Pediatrician Dr. Mindy Calandro of the Baton Rouge Clinic visited News 2 at 4 to talk about some ways you can be prepared when babies and children are affected by potentially painful bites or stings. She says that the least poisonous of these "boo boos" can be salved with a hug and a kiss, but attacks from more dangerous insects or arachnids can require serious medical attention.
She says, fortunately, the most dangerous bites come from spiders, but this is relatively uncommon. The notorious black widow and brown recluse are the most obvious culprits of concern here, and these spiders are native to Louisiana. Common symptoms associated with these bites are immediate pain, burning, swelling and redness around the site of the bite. Other symptoms include chills, fever, nausea and vomiting accompanied by severe abdominal pain. Black widow bites are rarely fatal, but brown recluse bites have been known to be fatal in rare cases. The possibility of death by brown recluse increases in children, according to the doctor.
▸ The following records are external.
Setup of run A:
## chip_to_symbol
module chip_to_symbol 
(
input logic         i_clk,
input logic         i_rst_n,
input logic         i_stream,
input logic         i_stream_valid,
output logic [3:0]  o_symbol,
output logic        o_symbol_valid       
);
Settings: LEC_CHECK=0, CAP_MARGIN=10, CORE_MARGIN=2, CORE_UTILIZATION=48, CTS_CLUSTER_DIAMETER=244, MAX_ROUTING_LAYER=met4, PLACE_DENSITY_LB_ADDON=0.09, SETUP_SLACK_MARGIN=1.92, SLEW_MARGIN=20; clock period 6.53 ns.
run.sh (not shown) runs the stock make flow with config.mk's settings and CLKGATE_MAP_FILE=.
> inputs changed (run A -> run B)
Settings: CTS_CLUSTER_DIAMETER removed (was 244); SETUP_SLACK_MARGIN removed (was 1.92); MAX_ROUTING_LAYER removed (was met4); CORE_UTILIZATION changed from 48 to 64; CAP_MARGIN changed from 10 to 20; PLACE_DENSITY_LB_ADDON removed (was 0.09); the clock period (ns, I/O delays scaled along) changed from 6.53 to 5.15.
- Run B: all stages done; final checks FAILED (setup timing).
- The setup slack after layout in run B was lower than what run A gave.
- The multi-input gate share of the layout cell area in run B sits 5.5 points above the value recorded for run A.
- Number of non-clock buffers in the layout, run B and run A, lower one = run B.
Setup of harbor:
// apollo_top
module apollo_top(
	input clk,
   input rst_n,
	input rs232_rx,	 
	output rs232_tx,	 
	input[7:0] in_ad_data,
	output out_ad_clk,
	output Sftclk,
	output Lchclk,
	output SDout,
	output test1,
	output test2
    );
Size: ~6800 cells after synthesis, about 58000 sq um of cells after synthesis.
==> flow/config.mk <==
export PLATFORM = sky130hd
export DESIGN_NAME = apollo_top
export DESIGN_NICKNAME = apollo_top
export VERILOG_FILES = /design/flow/design.v
export SDC_FILE = /design/flow/constraint.sdc
export NUM_CORES = 4
export LEC_CHECK = 0
export ABC_AREA = 1
export CAP_MARGIN = 10
export CELL_PAD_IN_SITES_GLOBAL_PLACEMENT = 3
export CORE_ASPECT_RATIO = 1.49
export CORE_MARGIN = 2
export CORE_UTILIZATION = 57
export GPL_TIMING_DRIVEN = 1
export MAX_ROUTING_LAYER = met4
export MIN_ROUTING_LAYER = met2
export PLACE_DENSITY_LB_ADDON = 0.12
export SETUP_SLACK_MARGIN = -0.13
export SLEW_MARGIN = 40
export TNS_END_PERCENT = 60
==> flow/constraint.sdc <==
create_clock -name core_clock -period 20.0 [get_ports {clk}]
set_input_delay 4.0000 -clock core_clock [delete_from_list [all_inputs] [get_ports {clk}]]
set_output_delay 4.0000 -clock core_clock [all_outputs]
set_load 0.01 [all_outputs]
run.sh (not shown) runs the stock make flow with config.mk's settings and CLKGATE_MAP_FILE=.
Status(harbor) = ERROR, stage = global placement without I/O
Relative to harbor, the following input files were edited for raven:
- ABC_AREA changed from 1 to 0
- CORE_UTILIZATION changed from 57 to 52
- PLACE_DENSITY_LB_ADDON changed from 0.12 to 0.25
- CORE_MARGIN changed from 2 to 5
- CORE_ASPECT_RATIO removed (was 1.49)
- CELL_PAD_IN_SITES_DETAIL_PLACEMENT newly set to 2
- SLEW_MARGIN changed from 40 to 30
- CAP_MARGIN changed from 10 to 20
- CTS_CLUSTER_SIZE newly set to 50
- GPL_TIMING_DRIVEN changed from 1 to 0
- MAX_ROUTING_LAYER removed (was met4)
- SETUP_SLACK_MARGIN changed from -0.13 to 2.37
- TNS_END_PERCENT removed (was 60)
- HOLD_SLACK_MARGIN newly set to 0.27
Results
Summary of harbor and raven: one run falls short of a clean finish, namely harbor.
harbor | ERROR | global placement without I/O
Delta (raven minus harbor): number of enable-type register cells in the synthesized netlist did not really move, sequential-to-total area share from yosys stat went up, fraction of synthesis flops using an asynchronous set or reset pin did not really move.
Synthesized-area fraction occupied by and/or/nand/nor cells down 18 points in raven wrt harbor
Diff harbor and raven: instance count of the mapped netlist higher in harbor
In the tables for harbor and raven, die span in x reads higher with raven.
Compared with harbor, post-synthesis area per instance in raven increased by more than half.
Higher die extent in y goes to harbor over raven.
harbor → raven: initial core utilization fell by 4.9 points; synthesized area fell by 2.0%; die size rose by 11%.
## Diff of input files: pepper against raven
- swapping 30 for 20 in SLEW_MARGIN
- clearing PLACE_DENSITY_LB_ADDON, which used to be 0.25
- swapping 52 for 38 in CORE_UTILIZATION
- swapping 50 for 72 in CTS_CLUSTER_SIZE
- swapping 0 for 1 in ABC_AREA
- clearing MIN_ROUTING_LAYER, which used to be met2
- clearing CELL_PAD_IN_SITES_GLOBAL_PLACEMENT, which used to be 3
- clearing SETUP_SLACK_MARGIN, which used to be 2.37
- putting PLACE_DENSITY at 0.6 where nothing was set
- clearing GPL_TIMING_DRIVEN, which used to be 0
- swapping 5 for 2 in CORE_MARGIN
- clearing HOLD_SLACK_MARGIN, which used to be 0.27
Notes after the runs:
Of pepper and raven, the run reporting the higher fraction of area in non-clock buffers was raven. pepper gives more final worst clock skew than raven did. Summary of the comparison: final clock period utilization by the worst path is lower in pepper, relative to raven. pepper ended with less peak supply drop than raven. pepper: area figure in the yosys stat output 2.0% above raven. pepper finished all stages; however, its layout fails the closing checks, the failures being capacitance limit, slew limit. For the slack of the critical path, pepper came in 220 ps higher than raven did. Changes observed in pepper relative to raven: largest incremental delay on the critical path dropped 260 ps; part of the total power dissipated in the clock network moved down; combined area of the multi-input logic cells fell 3.3%. raven has a lower switching power as a share of total power than pepper.
Setup changes, pepper to nickel
- PLACE_DENSITY no longer set, was 0.6
- CORE_UTILIZATION now 68, was 38
- CELL_PAD_IN_SITES_DETAIL_PLACEMENT no longer set, was 2
- CTS_CLUSTER_SIZE no longer set, was 72
- ABC_AREA no longer set, was 1
- the clock period (ns, I/O delays scaled along) now 7.86, was 20.0
==> results <==
nickel: all stages complete, timing, DRC and antenna checks passed. Max final hold slack across nickel and pepper: pepper. Multiplexer area fraction after synthesis: higher on nickel. nickel — core utilization 33 points higher, pepper as reference. Fraction of power consumed by combinational cells, nickel and pepper: higher on pepper. Between nickel and pepper, the difference in post-CTS clock slew at the launch and capture registers of the worst setup and hold paths is negligible. Area after synthesis ended up about 2% lower on nickel than on pepper. Comparing nickel and pepper, insertion delay at the late pin of the worst-skew pair is lower on nickel. nickel against pepper; placed cell count is down by more than a quarter.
Of course, if notable symptoms occur, bring your child to a doctor as soon as possible, but Dr. Calandro says there some things you can do yourself to help. Firstly, it's important to clean the wound thoroughly as you would any other abrasion. You can also tie a snug bandage around the affected limb, if the bite is on an arm or leg, to slow the spread of venom. Applying a cloth dampened with cold water or filled with ice is also a good thing to do to sooth the injured child while you seek out professional medical attention. Dr. Calandro says health experts treat brown recluse spider bites with various medications.
Bee stings are also a special area of concern, especially for parents of children who are allergic to the poison. Numerous stings on an allergic child can quickly lead to a serious reaction that requires immediate emergency treatment. These stings are accompanied by a burning pain, a red welt and a small amount of swelling. Children who are having a stronger reaction often display extreme redness and severe pain with more swelling than non-allergic victims. Anaphylaxis is the term for the severe reaction in allergic patients, according to Dr. Calandro. For most bee stings on children with a normal reaction to the stinger, an ice pack or cool compress does the trick. Dr. Calandro says you can even mix one part meat tenderizer solution with four parts water to create a mixture that you can soak a cotton ball in and apply to the bite for 15 to 20 minutes to reduce swelling. Baking soda paste and calamine lotion are good alternatives. If your child is allergic, Dr. Calandro stresses that having an EpiPen handy is an absolute necessity. Use these as directed by your pediatrician. With all bites or stings, it's important to keep an eye out for signs of infection in the days that follow.
Lastly, and perhaps most common among spring and summer pests, comes the extremely annoying mosquito. The usual reaction accompanied with a bite from these beasts is local skin inflammation that is red, raised and incredibly itchy. Again, it is important to watch your children for signs of infection at the location of the bite as scratching can make this worse. To ease the pain and the itch associated with mosquito bites, you can apply anti-itch creams like calamine as needed. Dr. Calandro says you can follow this up with anti-inflammatory creams such as cortisone to ease inflammation and incessant itching. Cold compresses can also help out here as well, along with giving the child an impression that they are being looked out for. To keep mosquito bites at bay, choose an insect repellant with DEET in it, but be sure to chose a product with a DEET concentration that is safe for your children. These types of repellants are generally also effective at keeping away gnats, flies and other pesky bugs so they are an excellent choice when heading outdoors at times like dusk when these pests are most active. For children, the EPA recommends a concentration of 10 percent or less to prevent side effects and toxicity.